§ TASK TO CARRY OUT: Your answer should be only the lines below from the one with "wire n_illegal = (n_op" to the one with "wire ch_ok = (ch != 2'd3);", repeated exactly, ends included.

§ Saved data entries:
Context: an optimization exercise on an open-source flow, tuned for a short achievable clock period and few clock cycles per item. The choices shown serve that exercise and are no tape-out recipe.
Where RTL was checked, it was by simulation tests only, not by an equivalence proof against the original.
Power is estimated from default activity; no workload was simulated.

==> build 75: inputs <==
==> flow/design.v (excerpt) <==
module tms1100_core (
    input  wire        clk,
    input  wire        rst,         
    output wire [10:0] rom_addr,    
    input  wire [7:0]  rom_data,    
    input  wire [3:0]  k_in,        
    output wire [4:0]  o_out,       
    output wire [10:0] r_out,       
    output wire        retire       
);
export LEC_CHECK = 0
export ABC_CLOCK_PERIOD_IN_PS = 2000
export CAP_MARGIN = 20
export CORE_MARGIN = 2
export CORE_UTILIZATION = 40
export SETUP_SLACK_MARGIN = 4.0
export SLEW_MARGIN = 20
create_clock -name core_clock -period 6.0 [get_ports {clk}]
run.sh (not shown) runs the stock make flow with config.mk's settings and CLKGATE_MAP_FILE= SYNTH_SCRIPT=/design/flow/synth_recipe.tcl, a recipe that flattens the netlist after the stock synthesis.
==> inputs of build 3, as changes to build 75 <==
--- a/flow/design.v
+++ b/flow/design.v
@@ -207,28 +207,25 @@
     wire [1:0] x_n    = ({2{x_comx}} & {~x[1], x[0]}) | ({2{x_ldx}} & {dop[1], dop[2]}) |
                         ({2{x_hold}} & x);
     wire [3:0] x_oh_n = ({4{x_comx}} & {x_oh[1:0], x_oh[3:2]}) |
                         ({4{x_ldx}} & {dop[1] & dop[2], dop[1] & ~dop[2], ~dop[1] & dop[2], ~dop[1] & ~dop[2]}) |
                         ({4{x_hold}} & x_oh);
     wire       sflag_n = y_inc ? y_oh[15] : ~y_oh[0];
     wire        base_seq = ~rec_b & ~if_bad;
     wire [10:0] fa_inc   = {fa[10:6], fa[5:0] + 6'd1};
-    wire        nt_next  = d_ok & (dop[7:6] == 2'b00) & (dop[4:1] == 4'b0010) &
-                           (dop[0] ? ~y_oh[15] : y_oh[0]);
-    wire        hit_p    = hit & ~nt_next;
-    wire [10:0] fa_base  = rec_b ? rec : if_bad ? fa_alt : hit_p ? btgt : fa_inc;
+    wire [10:0] fa_base  = rec_b ? rec : if_bad ? fa_alt : hit ? btgt : fa_inc;
     wire        sel_br   = (d_ok & ~d_pred & (~ls_k | ls_v) & d_br) | p_fix;
     wire        sel_rt   = d_ok & d_retn;
     wire        sel_ty   = d_ok & d_ty;
     wire        sel_none = ~(sel_br | sel_rt | sel_ty);
     wire [10:0] fa_n     = ({11{sel_br}} & {br_hi, dop[5:0]}) | ({11{sel_rt}} & rt_addr) |
                            ({11{sel_ty}} & seq_cur) | ({11{sel_none}} & fa_base);
     wire        dv_n     = sel_br ? d_pend : (sel_none & base_seq);
-    wire        pred_n   = sel_none & base_seq & hit_p;
+    wire        pred_n   = sel_none & base_seq & hit;
     reg d_we, d_wd_a, d_wd_c4, d_wd_bit;
     reg d_a_m, d_a_k, d_a_y, d_a_0, d_a_sum;
     reg d_s_sum, d_s_mnea, d_s_ynea, d_s_knez, d_s_tbit, d_s_mnez, d_s_ynec, d_sfl;
     reg d_x_m, d_x_c4, d_y_na, d_y_a, d_y_15, d_cin;
     reg d_tdo, d_rstr, d_setr, d_tay, d_tmy;
     always @(*) begin
         {d_we, d_wd_a, d_wd_c4, d_wd_bit} = 4'b0;
         {d_a_m, d_a_k, d_a_y, d_a_0, d_a_sum} = 5'b0;
- ABC_CLOCK_PERIOD_IN_PS: 2000 -> 1200
==> inputs of trial 61, as changes to build 75 <==
--- a/flow/design.v
+++ b/flow/design.v
@@ -207,28 +207,25 @@
     wire [1:0] x_n    = ({2{x_comx}} & {~x[1], x[0]}) | ({2{x_ldx}} & {dop[1], dop[2]}) |
                         ({2{x_hold}} & x);
     wire [3:0] x_oh_n = ({4{x_comx}} & {x_oh[1:0], x_oh[3:2]}) |
                         ({4{x_ldx}} & {dop[1] & dop[2], dop[1] & ~dop[2], ~dop[1] & dop[2], ~dop[1] & ~dop[2]}) |
                         ({4{x_hold}} & x_oh);
     wire       sflag_n = y_inc ? y_oh[15] : ~y_oh[0];
     wire        base_seq = ~rec_b & ~if_bad;
     wire [10:0] fa_inc   = {fa[10:6], fa[5:0] + 6'd1};
-    wire        nt_next  = d_ok & (dop[7:6] == 2'b00) & (dop[4:1] == 4'b0010) &
-                           (dop[0] ? ~y_oh[15] : y_oh[0]);
-    wire        hit_p    = hit & ~nt_next;
-    wire [10:0] fa_base  = rec_b ? rec : if_bad ? fa_alt : hit_p ? btgt : fa_inc;
+    wire [10:0] fa_base  = rec_b ? rec : if_bad ? fa_alt : hit ? btgt : fa_inc;
     wire        sel_br   = (d_ok & ~d_pred & (~ls_k | ls_v) & d_br) | p_fix;
     wire        sel_rt   = d_ok & d_retn;
     wire        sel_ty   = d_ok & d_ty;
     wire        sel_none = ~(sel_br | sel_rt | sel_ty);
     wire [10:0] fa_n     = ({11{sel_br}} & {br_hi, dop[5:0]}) | ({11{sel_rt}} & rt_addr) |
                            ({11{sel_ty}} & seq_cur) | ({11{sel_none}} & fa_base);
     wire        dv_n     = sel_br ? d_pend : (sel_none & base_seq);
-    wire        pred_n   = sel_none & base_seq & hit_p;
+    wire        pred_n   = sel_none & base_seq & hit;
     reg d_we, d_wd_a, d_wd_c4, d_wd_bit;
     reg d_a_m, d_a_k, d_a_y, d_a_0, d_a_sum;
     reg d_s_sum, d_s_mnea, d_s_ynea, d_s_knez, d_s_tbit, d_s_mnez, d_s_ynec, d_sfl;
     reg d_x_m, d_x_c4, d_y_na, d_y_a, d_y_15, d_cin;
     reg d_tdo, d_rstr, d_setr, d_tay, d_tmy;
     always @(*) begin
         {d_we, d_wd_a, d_wd_c4, d_wd_bit} = 4'b0;
         {d_a_m, d_a_k, d_a_y, d_a_0, d_a_sum} = 5'b0;
==> results.txt <==
                                                                                build 75                 trial 61                  build 3
Status                                                           complete, no violations  complete, no violations  complete, no violations
Xor/xnor share of the synthesized area                                           0.01928                  0.01810                  0.01810
Req. time, crit path                                                             6.52 ns                  4.80 ns                  4.80 ns
Floorplan Core Area                                                         52,550 sq um             52,340 sq um             52,340 sq um
Final Routed Wirelength                                                   87,050 microns           82,680 microns           82,680 microns
Count of inserted antenna diode cells                                                  1                        0                        0
Router iterations before antenna repair                                                8                        5                        5
Drt first-iter violations                                                          2,846                    2,347                    2,347
Worst clock skew                                                              0.03175 ns               0.01912 ns               0.01912 ns
Flop+latch power                                                                 3.43 mW                  3.44 mW                  3.44 mW
Worst-case hold slack                                                          0.3497 ns                0.3572 ns                0.3572 ns
Switching Share                                                                   0.2431                   0.2377                   0.2377
Detailed route wirelength on metal3                                         9642 microns             7325 microns             7325 microns
Share of synthesized area spent on multiplexers                                  0.01321                  0.02083                  0.02083
Share of the synthesized area in compound gates (AO/OA/AOI/OAI)                   0.2380                   0.2277                   0.2277
Total power                                                                     7.510 mW                 7.333 mW                 7.333 mW
Testbench counts of build 3, summed over its fixed seeds: cycles 70,928, instructions 64,000.
Testbench counts of trial 61, summed over its fixed seeds: cycles 70,928, instructions 64,000.
For build 75, only the layout was checked, not whether the RTL still works.

what the ideal ports hide:
No port has a modelled driver above. Below, the same layouts with a new extraction and two added sets of constraints.
Step 1, drivers: a clkbuf_16 drives clk and a buf_2 each remaining input, both assumed.
Step 2 times the ports against the registers' clock, not the clock port: input delays grow and output delays shrink by t, the midpoint of the rising clock arrivals with the driver on.
Three values: no drivers, after step 1, after step 2; two values: the first two.
run | t (ns) | setup slack, ns | hold WS [ns] | latest minus earliest clock arrival (ns)
build 75 | 0.690 | 3.536 / 3.507 / 2.956 | 0.350 / 0.350 / 0.350 | 0.032 / 0.033
build 3 | 0.665 | 3.587 / 3.528 / 2.973 | 0.357 / 0.357 / 0.357 | 0.020 / 0.019
trial 61 | 0.665 | 3.587 / 3.528 / 2.973 | 0.357 / 0.357 / 0.357 | 0.020 / 0.019
After both steps every run listed still meets setup and hold.
Context: an optimization exercise on an open-source flow, tuned for small area, a short achievable clock period and few clock cycles. The choices shown serve that exercise and are no tape-out recipe. Only simulation tests tie the RTL to the original design; equivalence was not proved. Power is estimated from default activity; no workload was simulated.

## framecore_rx
module framecore_rx (
    input  wire        clk,
    input  wire        rst,             
    input  wire        cfg_scheme,      
    input  wire [32:0] cfg_gen,
    input  wire [7:0]  cfg_tag_start,
    input  wire [7:0]  cfg_tag_stop,
    input  wire [7:0]  cfg_tag_esc,
    input  wire        in_valid,
    output wire        in_ready,
    input  wire [7:0]  in_data,
    output wire        out_valid,
    input  wire        out_ready,
    output wire        out_is_res,      
    output wire [7:0]  out_data,
    output wire [3:0]  out_result,
    output wire [31:0] out_rem,
    output wire [6:0]  out_len
);
Size in the first run: roughly 840 flip-flops, ~38000 um2 of cells after synthesis.
Settings: LEC_CHECK=0, CAP_MARGIN=20, CORE_MARGIN=2, CORE_UTILIZATION=40, CTS_BUF_LIST=sky130_fd_sc_hd__clkbuf_16, CTS_CLUSTER_DIAMETER=70, CTS_CLUSTER_SIZE=30, SETUP_SLACK_MARGIN=2.5, SLEW_MARGIN=20; clock period 5.0 ns.
run.sh (not shown) runs the stock make flow with config.mk's settings and CLKGATE_MAP_FILE= SYNTH_SCRIPT=/design/flow/synth_recipe.tcl, a recipe that flattens the netlist after the stock synthesis.
The baseline completed with no timing, DRC or antenna violations.
Testbench counts at the start, summed over its fixed seeds: cycles 9,977.
Context: an optimization exercise on an open-source flow, tuned for small area and few clock cycles. The choices shown serve that exercise and are no tape-out recipe.
At most, simulation tests tie the RTL to the original design; equivalence was not proved.
Only the layout flow was run in runs 6 to 8; the RTL was not checked for function there.
No driver is modelled on the clock port, so clock power and skew are understated where the tree is cut down; a real chip needs a root buffer or a tree.
Power figures rest on the tool's default switching activity, not on a simulated workload.

<file path="flow/config.mk">
export PLATFORM = sky130hd
export DESIGN_NAME = tacws
export DESIGN_NICKNAME = tacws
export VERILOG_FILES = /design/flow/design.v
export SDC_FILE = /design/flow/constraint.sdc
export NUM_CORES = 4
export LEC_CHECK = 0
export CAP_MARGIN = 20
export CORE_MARGIN = 2
export CORE_UTILIZATION = 40
export CTS_BUF_LIST = sky130_fd_sc_hd__clkbuf_8
export SLEW_MARGIN = 20
</file>
<file path="flow/constraint.sdc">
create_clock -name core_clock -period 6.0 [get_ports {clk}]
set_input_delay 1.2000 -clock core_clock [delete_from_list [all_inputs] [get_ports {clk}]]
set_output_delay 1.2000 -clock core_clock [all_outputs]
set_load 0.01 [all_outputs]
</file>
<file path="flow/design.v">
module tacws (
    input  wire        clk,
    input  wire        rst,           
    input  wire        cmd_valid,
    output wire        cmd_ready,
    input  wire [47:0] cmd_word,
    output wire        rsp_valid,
    output wire [1:0]  rsp_status,
    output wire [15:0] rsp_data,
    output wire        bus_valid,
    output wire        bus_we,
    output wire [2:0]  bus_addr,
    output wire [15:0] bus_wdata,
    input  wire        bus_ready,
    input  wire [15:0] bus_rdata
);
    reg        busy;
    reg [3:0]  k;         
    reg        line;      
    reg        s;         
    reg        p;         
    reg        ie;        
    reg [1:0]  ch;        
    reg [2:0]  om;        
    reg [1:0]  lm;        
    reg [15:0] tmp;       
    reg [15:0] dat;       
    wire [3:0] n_op = cmd_word[47:44];
    wire       n_p  = cmd_word[43];
    wire [1:0] n_ch = cmd_word[42:41];
    wire o_apply  = (n_op == 4'h1);
    wire o_chan   = (n_op == 4'h2);
    wire o_pwm    = (n_op == 4'h3);
    wire o_startm = (n_op == 4'h5);
    wire o_stop   = (n_op == 4'h6);
    wire o_getcnt = (n_op == 4'h7);
    wire o_rstcnt = (n_op == 4'h8);
    wire o_setper = (n_op == 4'h9);
    wire o_setdut = (n_op == 4'hA);
    wire o_getcc  = (n_op == 4'hB);
    wire n_illegal = (n_op == 4'h0) || (n_op >= 4'hC);
    wire n_nocfg   = (o_apply || o_chan || o_pwm) && !n_p;
    wire n_badch   = (o_chan || o_pwm || o_setdut || o_getcc) && (n_ch == 2'd3);
    wire [1:0] n_status = n_illegal ? 2'd3 : n_nocfg ? 2'd1 : n_badch ? 2'd2 : 2'd0;
    wire n_none    = n_illegal || n_nocfg || (n_badch && !o_pwm);
    wire n_line = o_chan || o_setdut || o_getcc;
    wire [3:0] n_k = (o_getcnt || o_getcc)           ? 4'd11 :
                     (o_setper || o_setdut || o_pwm) ? 4'd10 :
                     o_rstcnt                        ? 4'd2  : 4'd0;
    wire n_ie = o_apply ? cmd_word[36] : o_chan ? cmd_word[37] : o_stop;
    wire k10  = k[3] & k[1] & ~k[0];
    wire k11  = k[3] & k[1] & k[0];
    wire ld   = ~bus_we;
    wire last = k11 | (k10 & ~p) | (~line & s & ~k[3] & ~k[1] & k[0]);
    wire ch_ok = (ch != 2'd3);
    wire t0 = ~line & (k == 4'd0);
    wire t2 = ~line & (k == 4'd2);
    wire t4 = ~line & (k == 4'd4);
    wire t6 = ~line & (k == 4'd6);
    wire t8 = ~line & (k == 4'd8);
    wire c0 =  line & (k == 4'd0);
    wire c2 =  line & (k == 4'd2);
    wire c4 =  line & (k == 4'd4);
    wire c6 =  line & (k == 4'd6);
    wire c8 =  line & (k == 4'd8);
    wire [1:0] mv = lm & {2{s & ~ie}};
    reg [15:0] u;
    always @(*) begin
        u = bus_rdata;
        if (t4 | c8)  u[0] = 1'b0;
        if (t8)       u[1] = ie;
        if (c8)       u[1] = 1'b0;
        if (t2)       u[2] = 1'b1;
        if (t0)       u[5:4] = mv;
        if (t6)       u[5:4] = lm;
        if (c6)       u[4] = ie;
        if (c4)       u[5] = om[0];
        if (t6 | c4)  u[7:6] = om[2:1];
        if (t6)       u[9:8] = ch;
        if (c0)       u[8] = 1'b0;
        if (c2)       u[15:10] = 6'b0;
    end
    assign cmd_ready  = ~busy;
    assign rsp_valid  = ~busy & ~k[3];
    assign rsp_status = k[1:0];
    assign rsp_data   = tmp & {16{k[2]}};
    assign bus_valid  = busy;
    assign bus_we     = k[0] ^ (k[3] & k[1]);
    assign bus_addr   = {line ? ch + 2'd1 : {1'b0, k10}, k[3] & k[1]};
    assign bus_wdata  = k[0] ? tmp : dat;
    wire accept = ~busy & cmd_valid;
    wire step   = busy & bus_ready;
    always @(posedge clk) begin
        if (accept) begin
            line <= n_line;
            s    <= ~o_apply;
            p    <= o_pwm;
            ie   <= n_ie;
            ch   <= n_ch;
            om   <= cmd_word[40:38];
            dat  <= cmd_word[31:16];
            tmp  <= cmd_word[15:0];
        end else if (step) begin
            if (ld)
                tmp <= u;
            if (k10 & p) begin
                dat  <= tmp;
                line <= ~line & ch_ok;
            end
        end
    end
    always @(posedge clk) begin
        if (rst) begin
            busy <= 1'b0;
            k[3] <= 1'b1;
            lm   <= 2'd0;
        end else if (accept) begin
            if (n_none) begin
                k <= {2'b00, n_status};
            end else begin
                busy <= 1'b1;
                k    <= n_k;
            end
            if ((o_apply && n_p) || o_startm)
                lm <= cmd_word[38:37];
            if (o_pwm && n_p)
                lm <= 2'd1;
        end else if (step) begin
            if (last) begin
                busy <= 1'b0;
                k    <= {1'b0, k11, p & ~ch_ok, 1'b0};
            end else if (k10 & p) begin
                k <= 4'd0;
            end else begin
                k <= k + 4'd1;
            end
        end
    end
endmodule
</file>
<file path="flow/flow/run.sh">
#!/bin/bash
# ORFS layout through the standard.sh, with two changes:
#  - the ABC mapping script leaves out ABC's buffering and upsizing (the
#    design has timing slack to spare), so the mapping is smaller;
#  - the port buffers are plain buf_1 cells.
set -u
W=$(pwd)
rm -rf "$W/scripts_copy"
cp -r "$FLOW_HOME/scripts" "$W/scripts_copy"
cp "$W/flow/abc_map.script" "$W/scripts_copy/abc_speed.script"
export BUFFER_PORTS_ARGS="-buffer_cell sky130_fd_sc_hd__buf_1"
bash standard.sh "SCRIPTS_DIR=$W/scripts_copy" \
  "BUFFER_PORTS_ARGS=-buffer_cell sky130_fd_sc_hd__buf_1" finish > standard_flow.log 2>&1
</file>
<file path="flow/flow/abc_map.script">
&get -n
&st
&dch
&nf -R 1000
&st
&syn2
&if -g -K 6
&synch2
&nf -R 1000
&st
&syn2
&if -g -K 6
&synch2
&nf -R 1000
&st
&syn2
&if -g -K 6
&synch2
&nf -R 1000
&st
&syn2
&if -g -K 6
&synch2
&nf -R 1000
&st
&syn2
&if -g -K 6
&synch2
&nf -R 1000
&put
topo
stime -c
dnsize -c
</file>
<file path="flow/standard.sh">
#!/bin/bash
# synth_recipe.tcl (not shown) runs the flow's synth.tcl, then flattens the netlist and writes it again
# the make line also repeats each setting of config.mk as NAME=value (left out here)
make -C /OpenROAD-flow-scripts/flow DESIGN_CONFIG=/design/flow/config.mk WORK_HOME=/design/flow/orfs CLKGATE_MAP_FILE= SYNTH_SCRIPT=/design/flow/synth_recipe.tcl "${@:-finish}"
</file>
Source: an optimization exercise on an open RTL-to-GDS flow (aim: small area, a short achievable clock period and few clock cycles per item). Production flows keep margins and buffers that such runs may drop.
The RTL was checked by simulation tests, not by an equivalence proof against the original design.

== rev 12 ==
Design lzdec, start of the top module:
module lzdec (
    input  wire        clk,
    input  wire        rst,             
    input  wire        cmd_valid,
    output wire        cmd_ready,
    input  wire        cmd_kind,        
    input  wire        cmd_len_known,
    input  wire        cmd_cap_en,
    input  wire [15:0] cmd_src_len,
    input  wire [31:0] cmd_skip,
    input  wire [31:0] cmd_take,
    input  wire [31:0] cmd_max_out,
    input  wire [7:0]  cmd_fill,
    input  wire        in_valid,
    input  wire [7:0]  in_data,
    output wire        in_ready,
    output wire        out_valid,
    output wire [7:0]  out_data,
    input  wire        out_ready,
    output wire        done,
    output wire [2:0]  err,
    output wire        win_we,
    output wire [11:0] win_waddr,
    output wire [7:0]  win_wdata,
    output wire [11:0] win_raddr,
    input  wire [7:0]  win_rdata
);
    localparam [2:0] E_NONE  = 3'd0,
                     E_TRUNC = 3'd1,
                     E_RANGE = 3'd3,
                     E_OVF   = 3'd4;
    localparam [3:0] P_IDLE  = 4'd0,
                     P_FIRST = 4'd1,    
                     P_TOK   = 4'd2,    
                     P_P1    = 4'd3,    
                     P_P2    = 4'd4,    
                     P_SHORT = 4'd5,    
                     P_GAM   = 4'd6,    
                     P_GC    = 4'd7,    
                     P_LM1   = 4'd8,    
                     P_END   = 4'd9;    
    localparam [1:0] G_SEL  = 2'd0,     
                     G_REPN = 2'd1,     
                     G_FARN = 2'd2;     
    reg         run;
    reg         fin;
    reg  [2:0]  err_r;
    reg         kind;
    reg         len_known;
    reg         cap_en;
    reg  [7:0]  fill;
    reg  [15:0] src_rem;
    reg         src_z;
    reg  [31:0] skip_rem;
    reg         skip_nz;
    reg  [31:0] take_rem;
    reg         take_one;
    reg  [31:0] cap_rem;
    reg         cap_z;
    reg  [3:0]  ps;
    reg  [7:0]  acc;           
    reg  [7:0]  pf;            
    reg         pf_v;
    reg  [3:0]  bcnt;          
    reg         lwm;
    reg  [12:0] last_off;      
    reg  [31:0] g;             
    reg  [1:0]  gsel;
    reg         gbig;          
    reg         lo_set;        
  ...
Size: roughly 2200 cells after synthesis, ~280 flip-flops, roughly 190 I/O pins, about 20000 um2 of cells after synthesis.
==> flow/config.mk <==
export PLATFORM = sky130hd
export DESIGN_NAME = lzdec
export DESIGN_NICKNAME = lzdec
export VERILOG_FILES = /design/flow/design.v
export SDC_FILE = /design/flow/constraint.sdc
export NUM_CORES = 4
export LEC_CHECK = 0
export ABC_CLOCK_PERIOD_IN_PS = 3500
export CAP_MARGIN = 0
export CORE_MARGIN = 2
export CORE_UTILIZATION = 60
export SETUP_SLACK_MARGIN = 1.5
export SLEW_MARGIN = 0
==> flow/constraint.sdc <==
create_clock -name core_clock -period 6.0 [get_ports {clk}]
set_input_delay 1.2000 -clock core_clock [delete_from_list [all_inputs] [get_ports {clk}]]
set_output_delay 1.2000 -clock core_clock [all_outputs]
set_load 0.01 [all_outputs]
standard.sh (not shown) runs the stock make flow with config.mk's settings and CLKGATE_MAP_FILE= SYNTH_SCRIPT=/design/flow/synth_recipe.tcl, a recipe that flattens the netlist after the stock synthesis.
==> flow/flow/run.sh <==
#!/bin/bash
# The standard layout, with the port buffers that buffer_ports inserts made of
# plain buffers (buf_2) instead of the delay-buffer cell it picks by default.
set -euo pipefail
export BUFFER_PORTS_ARGS="-buffer_cell sky130_fd_sc_hd__buf_2"
bash standard.sh > standard_flow.log 2>&1
Testbench counts of rev 12, summed over its fixed seeds: cycles 593,582, bytes 529,560.
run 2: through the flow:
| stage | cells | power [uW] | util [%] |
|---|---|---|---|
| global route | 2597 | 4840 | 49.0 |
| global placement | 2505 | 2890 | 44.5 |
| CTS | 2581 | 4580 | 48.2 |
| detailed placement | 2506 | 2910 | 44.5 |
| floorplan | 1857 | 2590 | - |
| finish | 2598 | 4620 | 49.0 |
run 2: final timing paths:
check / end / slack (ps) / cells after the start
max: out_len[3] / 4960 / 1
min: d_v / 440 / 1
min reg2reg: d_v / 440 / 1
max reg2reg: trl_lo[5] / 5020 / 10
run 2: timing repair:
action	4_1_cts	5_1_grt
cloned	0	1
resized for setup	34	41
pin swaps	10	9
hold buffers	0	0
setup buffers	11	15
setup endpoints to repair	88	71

§ FINISHED TASK:
    wire n_illegal = (n_op == 4'h0) || (n_op >= 4'hC);
    wire n_nocfg   = (o_apply || o_chan || o_pwm) && !n_p;
    wire n_badch   = (o_chan || o_pwm || o_setdut || o_getcc) && (n_ch == 2'd3);
    wire [1:0] n_status = n_illegal ? 2'd3 : n_nocfg ? 2'd1 : n_badch ? 2'd2 : 2'd0;
    wire n_none    = n_illegal || n_nocfg || (n_badch && !o_pwm);
    wire n_line = o_chan || o_setdut || o_getcc;
    wire [3:0] n_k = (o_getcnt || o_getcc)           ? 4'd11 :
                     (o_setper || o_setdut || o_pwm) ? 4'd10 :
                     o_rstcnt                        ? 4'd2  : 4'd0;
    wire n_ie = o_apply ? cmd_word[36] : o_chan ? cmd_word[37] : o_stop;
    wire k10  = k[3] & k[1] & ~k[0];
    wire k11  = k[3] & k[1] & k[0];
    wire ld   = ~bus_we;
    wire last = k11 | (k10 & ~p) | (~line & s & ~k[3] & ~k[1] & k[0]);
    wire ch_ok = (ch != 2'd3);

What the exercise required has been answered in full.